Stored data

○ ○ ○ ○ ○

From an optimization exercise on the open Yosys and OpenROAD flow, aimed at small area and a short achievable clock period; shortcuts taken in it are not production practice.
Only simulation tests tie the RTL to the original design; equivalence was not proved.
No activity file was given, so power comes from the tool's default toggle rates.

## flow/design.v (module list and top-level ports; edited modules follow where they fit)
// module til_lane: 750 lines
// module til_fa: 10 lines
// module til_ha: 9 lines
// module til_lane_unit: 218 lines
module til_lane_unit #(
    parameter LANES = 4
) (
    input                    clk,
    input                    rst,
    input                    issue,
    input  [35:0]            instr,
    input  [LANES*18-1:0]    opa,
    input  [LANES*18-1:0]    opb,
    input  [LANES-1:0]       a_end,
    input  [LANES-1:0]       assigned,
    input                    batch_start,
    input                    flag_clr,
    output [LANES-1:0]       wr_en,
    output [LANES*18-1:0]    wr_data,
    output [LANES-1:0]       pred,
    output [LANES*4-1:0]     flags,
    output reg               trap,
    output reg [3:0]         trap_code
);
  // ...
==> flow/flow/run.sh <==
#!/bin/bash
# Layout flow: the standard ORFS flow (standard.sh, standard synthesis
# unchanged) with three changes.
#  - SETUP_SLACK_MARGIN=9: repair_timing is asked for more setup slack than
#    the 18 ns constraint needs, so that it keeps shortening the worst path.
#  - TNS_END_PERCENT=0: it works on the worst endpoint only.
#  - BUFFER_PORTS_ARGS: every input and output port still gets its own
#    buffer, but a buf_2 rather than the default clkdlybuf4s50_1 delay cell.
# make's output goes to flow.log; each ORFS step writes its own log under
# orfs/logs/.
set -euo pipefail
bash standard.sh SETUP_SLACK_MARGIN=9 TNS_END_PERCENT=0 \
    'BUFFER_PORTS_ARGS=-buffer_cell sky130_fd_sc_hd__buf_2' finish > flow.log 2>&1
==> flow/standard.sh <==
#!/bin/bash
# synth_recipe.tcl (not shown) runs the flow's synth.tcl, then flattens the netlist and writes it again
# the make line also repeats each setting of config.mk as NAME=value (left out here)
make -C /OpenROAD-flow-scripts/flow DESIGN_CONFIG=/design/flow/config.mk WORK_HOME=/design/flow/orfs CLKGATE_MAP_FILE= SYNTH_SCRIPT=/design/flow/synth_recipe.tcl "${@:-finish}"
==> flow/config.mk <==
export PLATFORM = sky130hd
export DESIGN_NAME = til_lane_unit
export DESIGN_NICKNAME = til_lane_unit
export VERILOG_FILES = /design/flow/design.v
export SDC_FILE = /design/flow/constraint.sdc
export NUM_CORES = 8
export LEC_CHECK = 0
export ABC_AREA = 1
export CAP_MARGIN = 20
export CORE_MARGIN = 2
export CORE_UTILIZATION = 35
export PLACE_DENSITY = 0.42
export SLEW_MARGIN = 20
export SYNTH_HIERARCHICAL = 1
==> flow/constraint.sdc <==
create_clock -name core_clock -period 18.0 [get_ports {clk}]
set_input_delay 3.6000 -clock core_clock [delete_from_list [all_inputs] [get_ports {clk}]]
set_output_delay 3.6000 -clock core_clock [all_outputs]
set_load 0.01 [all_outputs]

○ ○ ○ ○ ○

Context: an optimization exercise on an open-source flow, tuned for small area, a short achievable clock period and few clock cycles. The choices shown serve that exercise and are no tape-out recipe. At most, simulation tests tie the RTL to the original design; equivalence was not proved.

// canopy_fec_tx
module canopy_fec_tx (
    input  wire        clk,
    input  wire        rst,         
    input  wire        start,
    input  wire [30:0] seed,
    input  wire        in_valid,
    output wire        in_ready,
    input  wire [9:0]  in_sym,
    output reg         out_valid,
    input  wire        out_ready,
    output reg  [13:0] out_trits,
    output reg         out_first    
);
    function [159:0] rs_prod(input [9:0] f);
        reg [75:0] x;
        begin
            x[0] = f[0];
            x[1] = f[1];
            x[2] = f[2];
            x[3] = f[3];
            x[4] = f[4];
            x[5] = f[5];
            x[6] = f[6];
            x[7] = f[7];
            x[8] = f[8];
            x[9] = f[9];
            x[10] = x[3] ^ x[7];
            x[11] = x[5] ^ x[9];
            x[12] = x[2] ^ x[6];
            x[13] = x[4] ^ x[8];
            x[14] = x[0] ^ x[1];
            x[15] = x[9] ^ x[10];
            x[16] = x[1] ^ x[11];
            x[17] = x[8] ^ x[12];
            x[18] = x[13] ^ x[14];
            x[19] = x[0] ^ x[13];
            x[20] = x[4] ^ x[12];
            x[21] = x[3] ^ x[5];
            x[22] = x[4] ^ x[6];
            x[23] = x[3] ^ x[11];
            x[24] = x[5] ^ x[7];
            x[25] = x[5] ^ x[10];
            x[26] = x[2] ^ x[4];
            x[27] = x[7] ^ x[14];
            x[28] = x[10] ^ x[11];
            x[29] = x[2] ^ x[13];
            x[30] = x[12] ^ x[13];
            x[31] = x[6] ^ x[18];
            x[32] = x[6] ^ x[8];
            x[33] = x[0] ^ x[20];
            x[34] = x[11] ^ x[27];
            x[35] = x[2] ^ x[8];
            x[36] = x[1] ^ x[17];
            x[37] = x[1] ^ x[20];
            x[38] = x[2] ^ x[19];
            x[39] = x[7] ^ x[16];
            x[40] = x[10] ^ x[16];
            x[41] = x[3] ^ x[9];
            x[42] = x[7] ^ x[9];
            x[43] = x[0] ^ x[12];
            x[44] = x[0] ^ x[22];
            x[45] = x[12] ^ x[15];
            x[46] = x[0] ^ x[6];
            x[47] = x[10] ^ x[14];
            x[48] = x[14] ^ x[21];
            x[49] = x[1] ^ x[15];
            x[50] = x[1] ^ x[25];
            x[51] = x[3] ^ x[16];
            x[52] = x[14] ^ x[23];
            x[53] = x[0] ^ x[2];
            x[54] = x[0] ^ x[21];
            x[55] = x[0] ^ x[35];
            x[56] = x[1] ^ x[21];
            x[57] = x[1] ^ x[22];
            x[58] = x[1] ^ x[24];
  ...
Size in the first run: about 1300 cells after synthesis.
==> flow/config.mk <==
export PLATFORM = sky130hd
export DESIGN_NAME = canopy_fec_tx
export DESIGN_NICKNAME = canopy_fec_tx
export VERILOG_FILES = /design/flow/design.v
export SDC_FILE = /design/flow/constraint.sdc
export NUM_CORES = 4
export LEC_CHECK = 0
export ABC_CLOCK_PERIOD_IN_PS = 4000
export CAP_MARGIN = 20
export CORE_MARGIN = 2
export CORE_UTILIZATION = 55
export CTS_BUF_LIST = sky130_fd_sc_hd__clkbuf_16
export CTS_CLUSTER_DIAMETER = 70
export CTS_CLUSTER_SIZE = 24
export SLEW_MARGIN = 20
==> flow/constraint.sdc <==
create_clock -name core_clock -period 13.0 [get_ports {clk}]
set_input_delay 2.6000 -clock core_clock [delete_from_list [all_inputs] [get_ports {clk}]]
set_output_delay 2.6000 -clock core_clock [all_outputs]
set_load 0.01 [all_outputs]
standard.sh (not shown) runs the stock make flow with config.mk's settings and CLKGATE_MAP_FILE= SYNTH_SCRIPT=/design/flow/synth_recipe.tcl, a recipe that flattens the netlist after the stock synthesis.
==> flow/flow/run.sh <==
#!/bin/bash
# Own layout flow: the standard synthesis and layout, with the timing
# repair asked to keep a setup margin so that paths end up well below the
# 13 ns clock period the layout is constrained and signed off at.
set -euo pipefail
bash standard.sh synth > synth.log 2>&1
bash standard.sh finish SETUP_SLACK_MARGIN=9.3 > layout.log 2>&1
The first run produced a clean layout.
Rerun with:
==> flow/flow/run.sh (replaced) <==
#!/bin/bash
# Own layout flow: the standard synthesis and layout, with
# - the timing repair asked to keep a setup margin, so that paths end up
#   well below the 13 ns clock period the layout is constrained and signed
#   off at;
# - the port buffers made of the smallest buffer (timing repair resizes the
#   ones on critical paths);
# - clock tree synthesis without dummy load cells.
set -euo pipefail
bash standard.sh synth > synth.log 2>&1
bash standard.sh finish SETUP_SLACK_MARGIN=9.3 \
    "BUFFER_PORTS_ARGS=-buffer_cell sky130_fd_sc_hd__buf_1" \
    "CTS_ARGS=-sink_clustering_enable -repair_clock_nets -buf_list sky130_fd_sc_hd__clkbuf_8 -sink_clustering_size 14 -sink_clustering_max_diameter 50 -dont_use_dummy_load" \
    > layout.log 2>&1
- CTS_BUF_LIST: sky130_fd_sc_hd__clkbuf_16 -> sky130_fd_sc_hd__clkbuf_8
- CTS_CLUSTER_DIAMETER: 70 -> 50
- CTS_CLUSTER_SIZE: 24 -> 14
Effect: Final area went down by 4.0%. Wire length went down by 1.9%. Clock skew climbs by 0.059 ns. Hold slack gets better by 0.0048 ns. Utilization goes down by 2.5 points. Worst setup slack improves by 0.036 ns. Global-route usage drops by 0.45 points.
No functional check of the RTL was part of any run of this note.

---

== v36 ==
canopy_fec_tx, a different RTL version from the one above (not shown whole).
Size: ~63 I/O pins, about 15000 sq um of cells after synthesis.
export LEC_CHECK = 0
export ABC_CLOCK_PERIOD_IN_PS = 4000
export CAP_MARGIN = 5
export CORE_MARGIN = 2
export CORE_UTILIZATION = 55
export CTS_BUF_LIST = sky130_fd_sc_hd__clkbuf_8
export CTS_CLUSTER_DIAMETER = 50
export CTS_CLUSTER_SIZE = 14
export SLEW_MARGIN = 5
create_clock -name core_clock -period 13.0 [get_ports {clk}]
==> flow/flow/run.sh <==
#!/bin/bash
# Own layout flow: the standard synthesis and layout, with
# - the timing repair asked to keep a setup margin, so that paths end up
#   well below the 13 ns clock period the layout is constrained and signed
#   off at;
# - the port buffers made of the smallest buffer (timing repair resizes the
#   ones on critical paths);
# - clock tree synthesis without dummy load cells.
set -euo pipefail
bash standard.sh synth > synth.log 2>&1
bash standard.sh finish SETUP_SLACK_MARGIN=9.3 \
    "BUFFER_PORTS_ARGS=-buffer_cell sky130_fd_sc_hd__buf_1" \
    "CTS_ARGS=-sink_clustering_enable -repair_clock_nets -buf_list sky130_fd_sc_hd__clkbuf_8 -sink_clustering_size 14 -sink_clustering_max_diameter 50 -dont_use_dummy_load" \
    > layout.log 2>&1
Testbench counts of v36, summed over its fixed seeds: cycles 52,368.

○ ○ ○ ○ ○

> [Exercise aim] All that is wanted is an exact copy of the lines above from the one with "From an optimization" through the one with "Only simulation tests", with both ends included.

> [Task solution]
From an optimization exercise on the open Yosys and OpenROAD flow, aimed at small area and a short achievable clock period; shortcuts taken in it are not production practice.
Only simulation tests tie the RTL to the original design; equivalence was not proved.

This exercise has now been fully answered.